Dilansir dari Suara, vonis tersebut juga menyertakan denda sebesar Rp1 miliar kepada mantan suami Irish Bella tersebut. Kuasa hukum Ammar Zoni, Krisna Murti, menjelaskan bahwa pihaknya telah mengantongi bukti baru atau novum untuk membela kliennya.
"Hasil diskusi kita dengan Ammar Zoni, kita telah memutuskan bahwa Ammar Zoni tidak naik banding. Tapi kita akan melakukan upaya Peninjauan Kembali (PK)," ujar Krisna Murti, Kuasa Hukum Ammar Zoni.
Langkah PK dipilih karena durasi pengajuan banding yang hanya 14 hari dinilai terlalu singkat untuk mengumpulkan bukti krusial. Tim hukum meyakini terdapat fakta-fakta hukum yang selama ini luput dari perhatian selama proses persidangan berlangsung.
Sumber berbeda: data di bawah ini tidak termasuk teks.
$ cat src/rtl/tdm_demux4.sv
// Receive side of a 4-slot TDM link: rebuilds four channels from the serial word
// stream and publishes them together once per complete frame, tracking frame lock.
module tdm_demux4 #(
    parameter int DW = 8
) (
    input  logic            clk,
    input  logic            rst,
    input  logic            E,
    input  logic [DW-1:0]   D,
    input  logic            FS,
    output logic [4*DW-1:0] Y,
    output logic            V,
    output logic [1:0]      S,
    output logic            LOCK,
    output logic            ERR
);

    typedef enum logic {HUNT = 1'b0, RUN = 1'b1} state_t;

    state_t        state;
    logic [DW-1:0] shadow0;
    logic [DW-1:0] shadow1;
    logic [DW-1:0] shadow2;

    always_ff @(posedge clk or posedge rst) begin
        if (rst) begin
            state   <= HUNT;
            Y       <= '0;
            V       <= 1'b0;
            S       <= 2'd0;
            LOCK    <= 1'b0;
            ERR     <= 1'b0;
            shadow0 <= '0;
            shadow1 <= '0;
            shadow2 <= '0;
        end else begin
            V   <= 1'b0;
            ERR <= 1'b0;
            if (E) begin
                case (state)
                    HUNT: begin
                        if (FS) begin
                            shadow0 <= D;
                            S       <= 2'd1;
                            state   <= RUN;
                            LOCK    <= 1'b1;
                        end
                    end
                    RUN: begin
                        if (FS) begin
                            // FS anywhere but slot 0 restarts the frame; the partial frame is dropped.
                            if (S != 2'd0) ERR <= 1'b1;
                            shadow0 <= D;
                            S       <= 2'd1;
                        end else if (S == 2'd0) begin
                            ERR   <= 1'b1;
                            state <= HUNT;
                            LOCK  <= 1'b0;
                            S     <= 2'd0;
                        end else begin
                            case (S)
                                2'd1:    shadow1 <= D;
                                2'd2:    shadow2 <= D;
                                default: begin
                                    // Slot 3 completes the frame: publish all four words at once.
                                    Y <= {D, shadow2, shadow1, shadow0};
                                    V <= 1'b1;
                                end
                            endcase
                            S <= 2'(S + 2'd1);
                        end
                    end
                    default: state <= HUNT;
                endcase
            end
        end
    end

endmodule

$ cat config.mk
export PLATFORM = sky130hd
export DESIGN_NAME = tdm_demux4
export DESIGN_NICKNAME = d
export VERILOG_FILES = /design/src/rtl/tdm_demux4.sv
export SDC_FILE = /design/constraint.sdc
export NUM_CORES = 1
export LEC_CHECK = 0
export ABC_AREA = 1
export BUFFER_PORTS_ARGS = -buffer_cell sky130_fd_sc_hd__buf_2
export CORE_MARGIN = 3
export CORE_UTILIZATION = 49
export DETAILED_ROUTE_END_ITERATION = 7
export PLACE_DENSITY = 0.75
export REMOVE_ABC_BUFFERS = 1
export SLEW_MARGIN = 20
export SYNTH_ARGS = -nofsm -noshare
export SYNTH_HDL_FRONTEND = slang
export SYNTH_SLANG_ARGS = --single-unit
$ cat constraint.sdc
create_clock -name clk -period 1.55 [get_ports clk]
set_input_delay 0.0775 -clock clk [delete_from_list [all_inputs] [get_ports clk]]
set_output_delay 0.0775 -clock clk [all_outputs]
set_load 0.03 [all_outputs]
# After elaboration in Yosys (flattened, before gate mapping)
# Cells that the tools add are included.
# word_totals
regBits,62
in_bits,12
output_inout_bits,37
word_cells,51
# classes
add_sub_neg,1
eq_ne,5
muxes,23
bitwise_logic,4
reduce_logical,9
# ops
operator,count
$mux W1,16
$reduce_and A5 Y1,3
$mux W8,1
$mux W2,3
$ne A2 B2 Y1 const B,2
$not A1 Y1,4
$pmux W1 S2,2
$pmux W2 S2,1
$reduce_and A2 Y1,2
$reduce_and A4 Y1,1
$add A2 B1 Y2 const B,1
$eq A2 B1 Y1 const B,1
$eq A2 B2 Y1 const B,1
$logic_not A2 Y1,1
$ne A2 B1 Y1 const B,1
$reduce_bool A2 Y1,1
$reduce_or A2 Y1,1

# Longest topological paths before layout
# depth
word_depth,7
mapped_depth,10
depth_no_buf,9

# Least setup slack after synthesis
# OpenSTA, ideal clock, no wires.
# synth_path
path_type,register to register
from,register S[0]
to,register Y[0]
setup_time_ns,0.118
arrival_ns,1.656
t_required_ns,1.432
slack_ns,-0.223
path_stages_with_launch,11
path_buffers,1
period_less_slack_ns,1.773
path_cell_list,dfrtp_1 -> inv_1 -> ha_1 -> inv_1 -> ha_1 -> inv_1 -> nor2_8 -> nand2_4 -> buf_6 -> nand2_1 -> nand2_1
# synth_via
elab_chain_len,4
elab_cells_between_ends,7
cone_classes,2 x eq/ne; 2 x bitwise; 3 x reduce/logical
# synth_rtl
element,line_no,source
from (decl),13,"output logic [1:0] S,"
from (signal assigned),70,S <= 2'(S + 2'd1);
$eq A2 B2 Y1 / $eq A2 B1 Y1 (equally long branches),61,case (S)
$reduce_or A2 Y1 (no line),-,
$not A1 Y1 (no line),-,
$reduce_and A5 Y1 (no line) (*),-,
to (signal assigned),66,"Y <= {D, shadow2, shadow1, shadow0};"
to (decl),11,"output logic [4*DW-1:0] Y,"
# Every way passes the cells marked *; elsewhere a longest branch is shown, timed or not.
# A chain may end at the register's enable or synchronous reset.

# Final worst setup path
# layout_path
from,register S[0]
to,register Y[6]
# The elaborated chain is that of the path after synthesis.

==> results.sh <==
export IMPL_status="completed"
export IMPL_antenna_found_initial=0
export IMPL_maxCapViolCount=0
export IMPL_pre_cts_ws_ps=-121.4
export IMPL_areaGrowthSynthToFinish_pct=31.08
export IMPL_period_minus_slack_ps=1481
export IMPL_finalNetCount=379
export IMPL_cp_arrival_ps=1750
export IMPL_cts_max_path_buffers=2
export IMPL_syn_cell_area_um2=2625
export IMPL_slowest_stage="dfrtp_1"
export IMPL_synthCells=285
export IMPL_drive_gt1_share_pct=29.20
export IMPL_worst_slack_ps=68.51
export IMPL_via_count=2211
export IMPL_slew_viol_final=0
export IMPL_clkTransAtPathRegs_ps=70
export IMPL_track_usage_pct=20.90
export IMPL_required_ps=1820
export IMPL_clock_skew_ps=9.499
export IMPL_power_density_nw_per_um2=1887
export IMPL_row_count=26
export IMPL_max_freq_mhz=675.0
export IMPL_final_period_utilization_pct=95.58
export IMPL_grt_pass1_wl_um=10110
export IMPL_cts_tree="done"
export IMPL_tightest_slew_ps=372.5
export IMPL_postSynthAreaPerCell_um2=9.211
export IMPL_fill_cells=415
export IMPL_ys_warn_count=0
export IMPL_num_io_pins=49
export IMPL_die_width_um=79.19
export IMPL_wl_per_cell_um=14.60
export IMPL_vias_per_cell=5.106
export IMPL_yosysSeqAreaShare_pct=59.10
export IMPL_cp_common_cell="inv_2"
export IMPL_dieHeight_um=79.19
export IMPL_core_um2=5140
export IMPL_antenna_cells=0
export IMPL_mostFrequentLayoutCell="nand2_1"
export IMPL_htree_levels=3
export IMPL_dr_pass1_iters=4
export IMPL_insertion_delay_ps=330
export IMPL_slew_headroom_pct=75.13
export IMPL_grt_pass1_vias=2153
export IMPL_drc=0
export IMPL_reg2reg_from="S[0]"
export IMPL_holdPathEnd="shadow0[0]"
export IMPL_cp_cell_sequence="inv_2, ha_4, inv_2, ha_4, inv_2, nor2_8, buf_12, buf_8, nand3_1, nand2_1"
export IMPL_critPathMaxFanout=8
export IMPL_reg2reg_to="Y[6]"
export IMPL_cpPeakStageDelay_ps=360
export IMPL_hp_class="input pin to flop"
export IMPL_wirelength_um=6323
export IMPL_hp_start="D[0]"
export IMPL_synth_seq_cells=62
export IMPL_start_kind="flop"
export IMPL_dpl_cell_count=405
export IMPL_holdPathStages=3
export IMPL_drtAntennaViolNets=0
export IMPL_cts_sinks=62
export IMPL_portBuffers=48
export IMPL_hpwlAfterDp_um=3878
export IMPL_rr_worst_depth=10
export IMPL_regToRegSetupSlack_ps=70
export IMPL_clockRootBuffer="clkbuf_8"
export IMPL_setup_viol=0
export IMPL_fp_dieArea_um2=6271
export IMPL_grt_max_degree=23
export IMPL_vdd_drop_max_v=0.001203
export IMPL_place_gp_congestion=0.7931
export IMPL_first_iter_violations=226
export IMPL_cts_inserted_buffers=9
export IMPL_finalNonFillerCells=433
export IMPL_mostFrequentLayoutCells="128 x nand2_1, 62 x dfrtp_1, 48 x buf_2"
export IMPL_p_leak_nw=1.930
export IMPL_cp_end_kind="flop"
export IMPL_hold_violations=0
export IMPL_synth_cell_types=18
export IMPL_initial_core_util_pct=51.07
export IMPL_grt_overflow_total=0
export IMPL_critPathKind="flop to flop"
-- power breakdown --
part           internal [mW]  switching (mW)
combinational          0.944            1.84
sequential              2.21           0.325
clock                  0.602           0.581
-- layer usage --
metal | wire [µm] | GRT usage (%)
met1 | 2698 | 28.58
met2 | 3051 | 32.83
met3 | 409 | 3.628
met4 | 164 | 9.107
met5 | 0 | 0
-- state kept, by name, indices dropped and copies added, names as in the netlist --
name     cells
S            2
Y           32
shadow2      8
LOCK         1
state        1
ERR          1
shadow0      8
V            1
shadow1      8
-- metrics by stage --
step	TNS [ps]	instance area [µm²]	util, %	hold slack, ps	power (mW)
after floorplan	-29630	2506	-	143.1	4.084
after global placement	-767.6	2992	58.20	63.91	4.874
after detailed placement	-3304	2992	58.20	60.22	4.950
after CTS	0	3259	63.41	4.787	6.249
after global routing	-15.30	3441	66.94	23.79	6.894
final	0	3441	66.94	11.17	6.493
-- cells by family (layout without fill, tap and decap cells) --
group | Yosys count | after routing | synth area share (%)
simple gates | 189 | 191 | 31.08
flops | 62 | 62 | 59.10
buf+inv | 25 | 101 | 6.101
fa+ha+maj | 7 | 7 | 3.336
compound gates | 2 | 2 | 0.3813
-- cell type report --
| type | count | area (µm²) | share of cell area, % |
|---|---|---|---|
| inverters | 11 | 45.04 | 1.309 |
| flip-flops and latches | 62 | 1551 | 45.09 |
| clock buffers | 12 | 145.1 | 4.218 |
| well taps | 70 | 87.58 | 2.545 |
| repair buffers | 76 | 600.6 | 17.45 |
| clock inverters | 2 | 10.01 | 0.2909 |
| multi-input cells | 200 | 1001 | 29.09 |
-- repair_timing --
item                       4_1_cts  5_1_grt
hold buffers                     3        0
setup buffers                    3        2
resized for setup                3       16
gates cloned                     2        4
setup endpoints to repair       32       48
hold endpoints to repair        15        0
pin swaps                        2       13
-- synth_stat cells --
library cell | count | area share, %
nand2_1 | 129 | 18
dfrtp_1 | 62 | 59
nand3_1 | 49 | 9.3
inv_1 | 10 | 1.4
ha_1 | 7 | 3.3
buf_6 | 6 | 2.6
buf_2 | 5 | 0.95
nor2_1 | 4 | 0.57
nand2_4 | 3 | 1.3
o21ai_0 | 2 | 0.38
buf_4 | 1 | 0.29
buf_8 | 1 | 0.57
clkbuf_1 | 1 | 0.14
clkinv_1 | 1 | 0.14
nand2_2 | 1 | 0.24
nor2_8 | 1 | 0.76
nor3_1 | 1 | 0.19
or2_2 | 1 | 0.24
-- how the worst max path moves through the flow --
| stage | cells past startpoint | from | slack (ps) | to |
|---|---|---|---|---|
| 2_1_floorplan | 9 | S[0] | -590 | Y[11] |
| 3_3_place_gp | 9 | S[0] | -30 | Y[21] |
| 3_5_place_dp | 9 | S[0] | -120 | Y[6] |
| 4_1_cts | 10 | S[0] | 10 | Y[7] |
| 5_1_grt | 10 | S[0] | -10 | Y[6] |
| 6_report | 10 | S[0] | 70 | Y[6] |
-- critical path, delay by kind of cell, from the launching register on --
kind	cells	cell delay [ps]
and+or+nand+nor	3	310
adders and majority gates	2	280
buffers and inverters	5	470
DFF	1	360
(Power assumes the default switching activity.)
"Kenapa kita melakukan upaya Peninjauan Kembali? Karena banyak hal-hal yang kita temukan di sini, kejanggalan-kejanggalan," lanjut Krisna Murti menjelaskan alasan di balik langkah berisiko tersebut.
Pihak pengacara menyoroti lokasi penemuan barang bukti narkoba yang dinilai meragukan karena berada di area yang dapat diakses oleh orang lain. Saksi kunci diklaim telah memberikan keterangan mengenai asal-usul barang haram tersebut yang memperkuat posisi Ammar Zoni.
"Di posisi pintu itu ada angin-angin ya, nah di situlah ditemukan barang. Posisinya itu kamar orang berempat dan kamar Ammar sendiri di atasnya," kata Heryuddin, Tim Krisna Murti.
Heryuddin menambahkan bahwa status kepemilikan barang tersebut patut dipertanyakan kembali berdasarkan letak penemuannya. Ammar Zoni sejak awal persidangan secara konsisten membantah keterlibatan maupun kepemilikan atas narkoba yang ditemukan di lingkungan rutan tersebut.
"Artinya siapa yang punya barang ini tentunya harus dipertanyakan dulu," imbuhnya Heryuddin, Tim Krisna Murti.
Keyakinan tim hukum diperkuat oleh pembelaan Ammar Zoni yang tetap pada pendiriannya hingga tahap akhir. Upaya PK ini dipandang sebagai instrumen hukum yang paling tepat untuk mengoreksi putusan hakim.
"Yang jelas AZ tidak mengakui bahwa itu barang dia dan itu terungkap dalam pembelaannya ya. Nah artinya di situ dalam konteks ini bahwa PK sudah langkah yang tepat," tegas Heryuddin, Tim Krisna Murti.